> **THE PROBLEM**
Below are the records; locate each line with the word "routing" and copy it.

> **SUPPLIED INFORMATION**
***

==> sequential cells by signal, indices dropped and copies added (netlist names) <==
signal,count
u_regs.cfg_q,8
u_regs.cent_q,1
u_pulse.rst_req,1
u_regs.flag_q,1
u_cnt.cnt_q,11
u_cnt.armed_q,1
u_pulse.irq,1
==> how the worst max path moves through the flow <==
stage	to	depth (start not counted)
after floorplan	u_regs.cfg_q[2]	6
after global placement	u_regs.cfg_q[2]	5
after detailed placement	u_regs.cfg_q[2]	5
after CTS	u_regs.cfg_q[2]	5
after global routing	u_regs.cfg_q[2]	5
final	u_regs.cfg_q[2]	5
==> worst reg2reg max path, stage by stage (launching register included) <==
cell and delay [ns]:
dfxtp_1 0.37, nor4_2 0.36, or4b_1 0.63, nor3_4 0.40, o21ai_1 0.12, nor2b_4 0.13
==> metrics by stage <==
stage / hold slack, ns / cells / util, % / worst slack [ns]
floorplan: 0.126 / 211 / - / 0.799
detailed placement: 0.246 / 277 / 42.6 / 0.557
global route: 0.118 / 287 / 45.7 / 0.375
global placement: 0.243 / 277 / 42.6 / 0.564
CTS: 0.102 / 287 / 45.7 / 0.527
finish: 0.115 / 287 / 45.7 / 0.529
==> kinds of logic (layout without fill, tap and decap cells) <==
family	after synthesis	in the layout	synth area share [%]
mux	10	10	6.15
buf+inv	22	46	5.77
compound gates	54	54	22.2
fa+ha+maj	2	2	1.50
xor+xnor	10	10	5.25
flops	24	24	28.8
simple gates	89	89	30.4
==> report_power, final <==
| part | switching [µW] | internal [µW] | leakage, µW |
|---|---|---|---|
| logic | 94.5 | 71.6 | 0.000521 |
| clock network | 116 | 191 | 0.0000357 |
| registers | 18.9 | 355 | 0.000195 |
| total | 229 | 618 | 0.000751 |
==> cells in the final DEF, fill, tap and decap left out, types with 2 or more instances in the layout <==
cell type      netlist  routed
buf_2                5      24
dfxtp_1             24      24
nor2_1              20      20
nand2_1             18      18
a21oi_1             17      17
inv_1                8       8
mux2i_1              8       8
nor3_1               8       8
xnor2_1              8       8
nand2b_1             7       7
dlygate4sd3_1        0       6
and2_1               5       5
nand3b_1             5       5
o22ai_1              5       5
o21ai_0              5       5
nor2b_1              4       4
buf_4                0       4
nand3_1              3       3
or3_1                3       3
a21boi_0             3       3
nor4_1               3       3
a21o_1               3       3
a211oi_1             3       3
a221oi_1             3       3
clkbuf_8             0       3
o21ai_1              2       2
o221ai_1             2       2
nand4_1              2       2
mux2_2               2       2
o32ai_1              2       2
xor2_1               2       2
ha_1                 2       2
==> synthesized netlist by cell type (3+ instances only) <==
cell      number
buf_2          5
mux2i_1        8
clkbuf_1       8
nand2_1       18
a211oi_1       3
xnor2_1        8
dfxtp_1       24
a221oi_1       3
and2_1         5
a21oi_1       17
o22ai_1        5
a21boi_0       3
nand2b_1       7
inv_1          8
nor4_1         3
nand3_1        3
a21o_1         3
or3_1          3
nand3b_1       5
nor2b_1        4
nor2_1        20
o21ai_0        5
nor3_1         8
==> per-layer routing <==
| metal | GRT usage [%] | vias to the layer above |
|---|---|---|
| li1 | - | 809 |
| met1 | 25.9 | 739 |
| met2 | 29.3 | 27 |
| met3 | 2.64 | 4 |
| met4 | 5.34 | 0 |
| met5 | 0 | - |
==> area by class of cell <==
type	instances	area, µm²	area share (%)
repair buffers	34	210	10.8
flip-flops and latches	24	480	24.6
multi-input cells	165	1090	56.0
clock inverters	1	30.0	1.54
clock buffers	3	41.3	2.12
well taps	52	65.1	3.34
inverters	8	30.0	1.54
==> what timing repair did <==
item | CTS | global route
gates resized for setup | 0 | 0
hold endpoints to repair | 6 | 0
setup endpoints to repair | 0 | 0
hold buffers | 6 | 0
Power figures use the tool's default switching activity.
**config.mk**
```make
export PLATFORM = sky130hd
export DESIGN_NAME = phy_led_driver
export DESIGN_NICKNAME = d
export VERILOG_FILES = /design/src/rtl/led_pkg.sv /design/src/rtl/led_cfg.sv /design/src/rtl/led_stretch.sv /design/src/rtl/led_blink.sv /design/src/rtl/phy_led_driver.sv
export SDC_FILE = /design/constraint.sdc
export NUM_CORES = 1
export LEC_CHECK = 0
export ABC_AREA = 1
export BUFFER_PORTS_ARGS = -buffer_cell sky130_fd_sc_hd__buf_2
export CAP_MARGIN = 10
export CORE_ASPECT_RATIO = 0.9
export CORE_UTILIZATION = 63
export CTS_CLUSTER_SIZE = 10
export DETAILED_ROUTE_END_ITERATION = 8
export PLACE_DENSITY = 0.81
export REMOVE_ABC_BUFFERS = 1
export SLEW_MARGIN = 20
export SYNTH_ARGS = -nofsm -noshare
export SYNTH_HDL_FRONTEND = slang
export SYNTH_SLANG_ARGS = --single-unit
```
**constraint.sdc**
```tcl
create_clock -name clk -period 2.7 [get_ports clk]
set_clock_uncertainty 0.05 [all_clocks]
set_input_delay 0.27 -clock clk [delete_from_list [all_inputs] [get_ports clk]]
set_output_delay 0.27 -clock clk [all_outputs]
set_load 0.03 [all_outputs]
```
**src/rtl/led_pkg.sv**
```systemverilog
// Package: shared display-mode encoding for the PHY LED driver.
// Assumes: the 4-bit codes are fixed by software expectations.
package led_pkg;

    typedef enum logic [3:0] {
        LM_SPEED   = 4'b0000,
        LM_TX      = 4'b0001,
        LM_RX      = 4'b0010,
        LM_COL     = 4'b0011,
        LM_LINK    = 4'b0100,
        LM_DUPLEX  = 4'b0101,
        LM_SPARE0  = 4'b0110,
        LM_ACT     = 4'b0111,
        LM_ON      = 4'b1000,
        LM_OFF     = 4'b1001,
        LM_BLINK_F = 4'b1010,
        LM_BLINK_S = 4'b1011,
        LM_LNK_RX  = 4'b1100,
        LM_LNK_ACT = 4'b1101,
        LM_DPX_COL = 4'b1110,
        LM_SPARE1  = 4'b1111
    } led_mode_e;

    // Index of each stretched event channel.
    localparam int EV_TX  = 0;
    localparam int EV_RX  = 1;
    localparam int EV_COL = 2;
    localparam int EV_ACT = 3;
    localparam int N_EV   = 4;

endpackage

```
**src/rtl/led_cfg.sv**
```systemverilog
// Module: configuration holder for the LED driver.
// Loads mode, stretch code and stretch enable on a write strobe and
// raises clr_o in the cycle of a write that changes the mode.
// Assumes: synchronous active-low reset; write data valid with strobe.
module led_cfg
    import led_pkg::*;
(
    input  logic      clk,
    input  logic      rst_n,
    input  logic      we_i,
    input  logic [3:0] mode_i,
    input  logic [1:0] sel_i,
    input  logic      en_i,
    output led_mode_e mode_o,
    output logic [1:0] sel_o,
    output logic      en_o,
    output logic      clr_o
);

    led_mode_e  mode_q;
    logic [1:0] sel_q;
    logic       en_q;

    // Configuration registers with their reset values.
    always_ff @(posedge clk) begin
        if (!rst_n) begin
            mode_q <= LM_RX;
            sel_q  <= 2'b00;
            en_q   <= 1'b1;
        end else if (we_i) begin
            mode_q <= led_mode_e'(mode_i);
            sel_q  <= sel_i;
            en_q   <= en_i;
        end
    end

    // Mode-change pulse that restarts timers downstream.
    always_comb clr_o = we_i && (mode_i != mode_q);

    assign mode_o = mode_q;
    assign sel_o  = sel_q;
    assign en_o   = en_q;

    a_r1_reset_values: assert property (@(posedge clk)
        !rst_n |=> (mode_q == LM_RX && sel_q == 2'b00 && en_q));

    a_r2_readback: assert property (@(posedge clk) disable iff (!rst_n)
        we_i |=> (mode_o == $past(mode_i) && sel_o == $past(sel_i) && en_o == $past(en_i)));

endmodule

```
**src/rtl/led_stretch.sv**
```systemverilog
// Module: retriggerable one-shot for one LED event.
// act_o is high while the event is present and for len_i cycles after
// its last sampled occurrence; clr_i cancels a running hold.
// Assumes: evt_i synchronous to clk; len_i >= 1 and <= MAX_LEN.
module led_stretch #(
    parameter int MAX_LEN = 100,
    localparam int W = $clog2(MAX_LEN + 1)
) (
    input  logic         clk,
    input  logic         rst_n,
    input  logic         clr_i,
    input  logic         evt_i,
    input  logic [W-1:0] len_i,
    output logic         act_o
);

    logic [W-1:0] cnt_q;

    // Hold counter: reload on event, count down to zero otherwise.
    always_ff @(posedge clk) begin
        if (!rst_n || clr_i)
            cnt_q <= '0;
        else if (evt_i)
            cnt_q <= len_i;
        else if (cnt_q != '0)
            cnt_q <= cnt_q - 1'b1;
    end

    // Stretched view of the event.
    always_comb act_o = evt_i || (cnt_q != '0);

    a_r5_hold_after_event: assert property (@(posedge clk) disable iff (!rst_n)
        (evt_i && !clr_i) |=> act_o);

    a_r5_cnt_bound: assert property (@(posedge clk) disable iff (!rst_n)
        cnt_q <= W'(MAX_LEN));

    a_r10_clear_timer: assert property (@(posedge clk) disable iff (!rst_n)
        clr_i |=> (cnt_q == '0));

endmodule

```
**src/rtl/led_blink.sv**
```systemverilog
// Module: 50% duty blink generator with two half-period choices.
// on_o is high for the first half-period after clr_i.
// Assumes: FAST_HALF and SLOW_HALF >= 1; slow_i changes only with clr_i.
module led_blink #(
    parameter int FAST_HALF = 50,
    parameter int SLOW_HALF = 250,
    localparam int BW = $clog2(SLOW_HALF + 1)
) (
    input  logic clk,
    input  logic rst_n,
    input  logic clr_i,
    input  logic slow_i,
    output logic on_o
);

    logic [BW-1:0] cnt_q;
    logic [BW-1:0] half;
    logic          phase_q;

    // Half-period in cycles for the selected rate.
    always_comb half = slow_i ? BW'(SLOW_HALF) : BW'(FAST_HALF);

    // Phase counter, toggling the phase at each half-period end.
    always_ff @(posedge clk) begin
        if (!rst_n || clr_i) begin
            cnt_q   <= '0;
            phase_q <= 1'b0;
        end else if (cnt_q >= half - 1'b1) begin
            cnt_q   <= '0;
            phase_q <= !phase_q;
        end else begin
            cnt_q <= cnt_q + 1'b1;
        end
    end

    always_comb on_o = !phase_q;

    a_r7_cnt_bound: assert property (@(posedge clk) disable iff (!rst_n)
        cnt_q < BW'(SLOW_HALF));

    a_r10_phase_cleared: assert property (@(posedge clk) disable iff (!rst_n)
        clr_i |=> on_o);

endmodule

```
**src/rtl/phy_led_driver.sv**
```systemverilog
// Module: top of the PHY status LED driver.
// Selects one link condition, test pattern or combined view per the
// display mode, stretches events on request and registers the LED.
// Assumes: all status inputs synchronous to clk; CLK_HZ multiple of 1000.
module phy_led_driver
    import led_pkg::*;
#(
    parameter int CLK_HZ = 25_000_000,
    localparam int TPM     = CLK_HZ / 1000,
    localparam int LEN_30  = 30 * TPM,
    localparam int LEN_60  = 60 * TPM,
    localparam int LEN_100 = 100 * TPM,
    localparam int SW      = $clog2(LEN_100 + 1)
) (
    input  logic       clk,
    input  logic       rst_n,
    input  logic       speed_i,
    input  logic       link_i,
    input  logic       duplex_i,
    input  logic       tx_i,
    input  logic       rx_i,
    input  logic       col_i,
    input  logic       cfg_we_i,
    input  logic [3:0] cfg_mode_i,
    input  logic [1:0] cfg_sel_i,
    input  logic       cfg_str_en_i,
    output logic       led_o,
    output logic [3:0] rd_mode_o,
    output logic [1:0] rd_sel_o,
    output logic       rd_str_en_o
);

    led_mode_e       mode;
    logic [1:0]      sel;
    logic            str_en;
    logic            clr;
    logic [SW-1:0]   len;
    logic [N_EV-1:0] raw_ev;
    logic [N_EV-1:0] str_ev;
    logic [N_EV-1:0] single_ev;
    logic            blink_on;
    logic            led_d;

    led_cfg u_cfg (
        .clk    (clk),
        .rst_n  (rst_n),
        .we_i   (cfg_we_i),
        .mode_i (cfg_mode_i),
        .sel_i  (cfg_sel_i),
        .en_i   (cfg_str_en_i),
        .mode_o (mode),
        .sel_o  (sel),
        .en_o   (str_en),
        .clr_o  (clr)
    );

    // Hold length for the selected stretch code; reserved code acts as 30 ms.
    always_comb begin
        unique case (sel)
            2'b01:   len = SW'(LEN_60);
            2'b10:   len = SW'(LEN_100);
            default: len = SW'(LEN_30);
        endcase
    end

    // Raw event vector in channel order.
    always_comb begin
        raw_ev         = '0;
        raw_ev[EV_TX]  = tx_i;
        raw_ev[EV_RX]  = rx_i;
        raw_ev[EV_COL] = col_i;
        raw_ev[EV_ACT] = tx_i || rx_i;
    end

    for (genvar g = 0; g < N_EV; g++) begin : g_str
        led_stretch #(.MAX_LEN(LEN_100)) u_str (
            .clk   (clk),
            .rst_n (rst_n),
            .clr_i (clr),
            .evt_i (raw_ev[g]),
            .len_i (len),
            .act_o (str_ev[g])
        );
    end

    led_blink #(.FAST_HALF(50 * TPM), .SLOW_HALF(250 * TPM)) u_blink (
        .clk    (clk),
        .rst_n  (rst_n),
        .clr_i  (clr),
        .slow_i (mode == LM_BLINK_S),
        .on_o   (blink_on)
    );

    // Single-event views honour the global stretch enable.
    always_comb single_ev = str_en ? str_ev : raw_ev;

    // Display selection per mode.
    always_comb begin
        unique case (mode)
            LM_SPEED:   led_d = speed_i;
            LM_TX:      led_d = single_ev[EV_TX];
            LM_RX:      led_d = single_ev[EV_RX];
            LM_COL:     led_d = single_ev[EV_COL];
            LM_LINK:    led_d = link_i;
            LM_DUPLEX:  led_d = duplex_i;
            LM_ACT:     led_d = single_ev[EV_ACT];
            LM_ON:      led_d = 1'b1;
            LM_OFF:     led_d = 1'b0;
            LM_BLINK_F,
            LM_BLINK_S: led_d = blink_on;
            LM_LNK_RX:  led_d = link_i ^ str_ev[EV_RX];
            LM_LNK_ACT: led_d = link_i ^ str_ev[EV_ACT];
            LM_DPX_COL: led_d = duplex_i ^ str_ev[EV_COL];
            default:    led_d = 1'b0;
        endcase
    end

    // Registered LED output.
    always_ff @(posedge clk) begin
        if (!rst_n) led_o <= 1'b0;
        else        led_o <= led_d;
    end

    assign rd_mode_o   = mode;
    assign rd_sel_o    = sel;
    assign rd_str_en_o = str_en;

    a_r6_force_on: assert property (@(posedge clk) disable iff (!rst_n)
        (mode == LM_ON) |=> led_o);

    a_r6_force_off: assert property (@(posedge clk) disable iff (!rst_n)
        (mode == LM_OFF) |=> !led_o);

    a_r9_unused_dark: assert property (@(posedge clk) disable iff (!rst_n)
        (mode == LM_SPARE0 || mode == LM_SPARE1) |=> !led_o);

    a_r4_tx_shows: assert property (@(posedge clk) disable iff (!rst_n)
        (mode == LM_TX && tx_i) |=> led_o);

    a_r8_link_act_flip: assert property (@(posedge clk) disable iff (!rst_n)
        (mode == LM_LNK_ACT && link_i && (tx_i || rx_i)) |=> !led_o);

    a_r3_link_level: assert property (@(posedge clk) disable iff (!rst_n)
        (mode == LM_LINK) |=> (led_o == $past(link_i)));

endmodule

```
### Yosys cells after proc, flatten, opt, wreduce, memory -nomap -nowiden

Index checks and enable logic that the tools add are counted.

* bits of input ports: 16
* output and inout port bits: 8
* logic and storage cells: 67
* flip-flop bits (word level): 120

* reduce and logical (&&, ||, !) cells: 20
* $add $sub $neg: 6
* bitwise gates (word level): 3
* eq/ne operators: 15
* $lt $le $gt $ge: 1
* muxes and demuxes: 12

Operator list (number)
* $mux 22: 8
* $reduce_bool 22->1: 4
* $sub 22x1->22 const B: 4
* $pmux 22 s2: 1
* $eq 4x4->1 const B: 6
* $add 23x1->23 const B: 1
* $ge 23x23->1: 1
* $mux 23: 1
* $sub 23x1->23 const B: 1
* $eq 4x3->1 const B: 3
* $pmux 1 s12: 1
* $eq 4x2->1 const B: 2
* $reduce_bool 2->1: 4
* $logic_or 1x1->1: 6
* $eq 4x1->1 const B: 1
* $logic_not 4->1: 1
* $mux 4: 1
* $ne 4x4->1: 1
* $reduce_or 2->1: 2
* $xor 1x1->1: 3
* $eq 2x1->1 const B: 1
* $eq 2x2->1 const B: 1
* $logic_not 1->1: 2
* $logic_and 1x1->1: 1

### Logic depth before layout (Yosys ltp)

Gate-level depths: netlist of the first run.

* depth after elaboration: 5
* mapped depth: 16
* depth with buffers taken out: 16

### Cells and area by module

From an unflattened synthesis of the first run, not the netlist that was laid out.

* cell total of the unflattened synthesis: 1401
* area total of the unflattened synthesis: 8310.5 µm²

By module, submodules not included
* led_stretch: cells each 262, area an instance 1522.7 µm², sequential area each 440.4 µm², instances 4
* led_blink: cells each 223, area an instance 1519.0 µm², sequential area each 480.5 µm², instances 1
* phy_led_driver: cells each 81, area an instance 375.4 µm², sequential area each 20.0 µm², instances 1
* led_cfg: cells each 49, area an instance 325.3 µm², sequential area each 140.1 µm², instances 1

### Worst setup path after synthesis of the first run

No wires, ideal clock.

* path kind: reg2reg
* start: register u_cfg.mode_q[3], in the netlist u_cfg.mode_o[3]
* end: register u_blink.cnt_q[15]
* period minus slack after synthesis: 2.258 ns
* arrival: 2.089 ns
* setup time: 0.119 ns
* data required time: 2.531 ns
* path buffers: 2
* setup slack: 0.442 ns
* stages on the path, launching flop included: 14
* path through: dfxtp_1 buf_4 inv_1 nor2_2 nand2_4 ha_1 nand3_1 nor2_2 nand2_1 nor3_2 nand2_2 nand3_4 buf_6 nor2_4

* longest elaborated chain between the ends: 5
* elaborated cells between the ends (all ways): 8
* those cells by class: 1 x add/sub; 1 x order compare; 2 x eq/ne; 1 x mux; 3 x reduce/logical

RTL lines
* from (decl): line led_cfg.sv:20 `led_mode_e mode_q;`
* from (signal assigned): line led_cfg.sv:31 `mode_q <= led_mode_e'(mode_i);`
* $eq 4x4->1: line phy_led_driver.sv:90 `.slow_i (mode == LM_BLINK_S),`
* $mux 23: line led_blink.sv:21 `always_comb half = slow_i ? BW'(SLOW_HALF) : BW'(FAST_HALF);`
* $sub 23x1->23: line led_blink.sv:28 `end else if (cnt_q >= half - 1'b1) begin`
* $ge 23x23->1: line led_blink.sv:28
* $reduce_or 2->1 (no line) *
* to (signal assigned): line led_blink.sv:32 `cnt_q <= cnt_q + 1'b1;`
* to (decl): line led_blink.sv:16 `logic [BW-1:0] cnt_q;`

Mark *: on every way between the ends. The rest lies on a longest branch, timed or not.
A chain may end at the register's enable or synchronous reset.

### Worst setup path after layout of the first run

* start: register u_cfg.mode_q[3], in the netlist u_cfg.mode_o[3]
* end: register u_blink.cnt_q[11]

Same word-level chain as after synthesis.

==> flow_metrics.env, run 1 <==
export IMPL_drtIter0Drc=577
export IMPL_synthXorXnorAreaFrac_pct=7.260
export IMPL_root_buffer="clkbuf_16"
export IMPL_critPathLaunchType="flip-flop"
export IMPL_rows=35
export IMPL_grt_pass1_vias=6088
export IMPL_synth_seq_cells=120
export IMPL_hold_buffers=0
export IMPL_synth_warnings=0
export IMPL_seq_area_um2=2402
export IMPL_hold_class="input port to flip-flop"
export IMPL_path_clk_slew_ns=0.05
export IMPL_n_antenna_cell=0
export IMPL_synth_simple_gate_area_share_pct=35.24
export IMPL_cts_buffers=17
export IMPL_critical_path_class="flip-flop to flip-flop"
export IMPL_ctsHtreeMaxLevel=4
export IMPL_final_fill_count=898
export IMPL_muxShareOfSynthArea_pct=0.1456
export IMPL_post_cts_buffers=0
export IMPL_fmax_ghz=0.4144
export IMPL_syn_inst=1034
export IMPL_ios=24
export IMPL_antenna_found_initial=0
export IMPL_synth_compound_area_share_pct=12.03
export IMPL_cts_tree="yes"
export IMPL_routedWlPerCell_um=14.01
export IMPL_ir_worst_vdd_uv=653.0
export IMPL_slew_headroom_pct=68.84
export IMPL_die_area_um2=11340
export IMPL_final_min_clock_period_ns=2.413
export IMPL_cp_max_fo=23
export IMPL_layout_drive_gt1_share_pct=9.378
export IMPL_die_h_um=101.1
export IMPL_synthAdderAreaFrac_pct=2.729
export IMPL_layout_common_cells="nand2_1, nor2_1, dfxtp_1, inv_1, a21oi_1"
export IMPL_drcViolationCount=0
export IMPL_multi_input_area_um2=3950
export IMPL_r2r_setup_slack_ns=0.29
export IMPL_nNetsFinal=1095
export IMPL_setup_viol_count_final=0
export IMPL_grt_overflow_total=0
export IMPL_initial_core_util_pct=65.98
export IMPL_vias=6697
export IMPL_placed_cells=1174
export IMPL_grt_max_degree=40
export IMPL_insertion_delay_ns=0.41
export IMPL_final_cell_area_um2=7686
export IMPL_yosysSeqAreaShare_pct=34.93
export IMPL_synthToLayoutAreaGrowth_pct=11.77
export IMPL_grt_pass1_wl_um=28190
export IMPL_place_hpwl_um=12150
export IMPL_track_usage_pct=31.15
export IMPL_end_kind="flip-flop"
export IMPL_cp_required_ns=2.98
export IMPL_power_w=0.005440
export IMPL_slew_viol_final=0
export IMPL_core_area_um2=10420
export IMPL_dpl_cell_area_um2=7106
export IMPL_netlist_area_um2=6877
export IMPL_hold_violations=0
export IMPL_ant_nets=0
export IMPL_post_cts_resized=0
export IMPL_yosys_cell_types_count=39
export IMPL_place_ws_ns=0.3324
export IMPL_detail_route_vias_per_cell=5.553
export IMPL_postLayoutCoreUtil_pct=73.75
export IMPL_finalWorstSetupSlack_ns=0.2866
export IMPL_status="finished clean"
export IMPL_cts_sinks=120
export IMPL_syn_avg_cell_area_um2=6.650
export IMPL_port_buffers=23
export IMPL_drtPass1Iterations=5
export IMPL_place_congestion=0.9463
export IMPL_synth_top_family_by_area="simple AND/OR/NAND/NOR gates"
export IMPL_die_w_um=112.1
export IMPL_power_density_nw_per_um2=707.8
export IMPL_drv_cap=0
export IMPL_finalWirelength_um=16890
export IMPL_tightestPinTransition_ns=0.4632
export IMPL_clock_path_buffers=2
export IMPL_layout_commonest_cell="nand2_1"
export IMPL_period_share_pct=89.38
export IMPL_arrival_ns=2.69
export IMPL_finalNonFillerCells=1206
export IMPL_grt_setup_unrepaired="false"
export IMPL_p_leak_nw=3.521
==> kinds of logic after synthesis <==
kind of cell | after synthesis
simple gates | 555
compound gates | 151
buf+inv | 135
flops | 120
xor+xnor | 57
fa+ha+maj | 15
mux | 1
==> sequential cells by signal, summed over array words and instances (netlist names) <==
register	count
u_cfg.en_o	1
u_cfg.mode_o	4
u_cfg.sel_o	2
u_blink.phase_q	1
g_str.u_str.cnt_q	88
u_blink.cnt_q	23
led_o	1
==> path summary, 6_finish.rpt <==
check	startpoint	to	cells after the start
min	cfg_str_en_i	u_cfg.en_o$_SDFFE_PN1P_	3
max reg2reg	u_cfg.mode_o[3]$_SDFFE_PN0P_	u_blink.cnt_q[11]$_SDFF_PP0_	11
min reg2reg	u_blink.cnt_q[0]$_SDFF_PP0_	u_blink.cnt_q[0]$_SDFF_PP0_	1
max	u_cfg.mode_o[3]$_SDFFE_PN0P_	u_blink.cnt_q[11]$_SDFF_PP0_	11
==> cell type report <==
type                       count  share of cell area [%]
clock inverter                 7                  0.8465
inverter                     119                   5.811
timing repair buffer          27                   1.888
tap                          129                   2.100
multi-input combinational    779                   51.39
clock buffer                  25                   6.707
sequential                   120                   31.26
==> power by group <==
group / internal [W] / leakage (nW) / switching, W
Sequential: 0.00189 / 0.981 / 0.000113
Combinational: 0.000441 / 2.26 / 0.000819
Clock: 0.00140 / 0.285 / 0.000777
Total: 0.00373 / 3.52 / 0.00171
==> metal layers <==
metal | wire [µm] | GRT usage (%)
met4 | 479 | 13.74
met5 | 0 | 0
met3 | 1200 | 6.795
met1 | 7516 | 39.20
met2 | 7694 | 51.89
==> stage by stage <==
| step | setup TNS, ns | hold slack, ns |
|---|---|---|
| finish | 0 | 0.06374 |
| global route | 0 | 0.06641 |
| CTS | 0 | 0.06054 |
| detailed placement | 0 | 0.3866 |
| global placement | 0 | 0.3784 |
| floorplan | -3.434 | 0.2985 |
==> worst max-delay path, stage by stage (launching register included) <==
cell and delay [ns]:
dfxtp_1 0.46, inv_1 0.10, nor2_2 0.18, nand2_4 0.11
ha_1 0.31, a21oi_1 0.13, o21ai_0 0.10, inv_1 0.07
nand2_1 0.07, nor2_2 0.16, nand3_4 0.33, nor3_1 0.25
==> Yosys cell counts, drive strengths merged <==
cell / number / area share, %
nor2: 191 / 11
a211oi: 7 / 0.76
nand3: 52 / 4.0
inv: 115 / 6.3
dfxtp: 120 / 35
o22ai: 3 / 0.27
nor3: 24 / 2.0
a21boi: 2 / 0.22
mux2i: 1 / 0.15
nor3b: 1 / 0.11
buf: 4 / 0.51
a21oi: 94 / 7.1
a311oi: 2 / 0.25
nand2: 240 / 13
xnor2: 27 / 3.4
nand4: 24 / 2.2
or2: 8 / 0.73
o31ai: 1 / 0.11
clkbuf: 12 / 0.65
nor4: 9 / 0.82
clkinv: 4 / 0.22
a41oi: 1 / 0.13
and2: 1 / 0.091
xor2: 30 / 3.8
nand3b: 5 / 0.55
ha: 15 / 2.7
o21ai: 31 / 2.3
a31oi: 10 / 0.91
No activity file was read; power rests on OpenSTA's default activity.
==> inputs of run 2 (changes only) <==
==> constraint.sdc (replaced) <==
create_clock -name clk -period 2.7 [get_ports clk]
set_clock_uncertainty 0.05 [all_clocks]
set_input_delay 0.54 -clock clk [delete_from_list [all_inputs] [get_ports clk]]
set_output_delay 0.54 -clock clk [all_outputs]
set_load 0.03 [all_outputs]
==> run 2 against run 1 <==
- total power rose by 4.4%
- sequential share of layout area fell by 0.30 points
- utilization rose by 0.71 points
- routed wire length rose by 1.7%
- largest power group unchanged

***

> **ANSWER BELOW**
after global routing	u_regs.cfg_q[2]	5
==> per-layer routing <==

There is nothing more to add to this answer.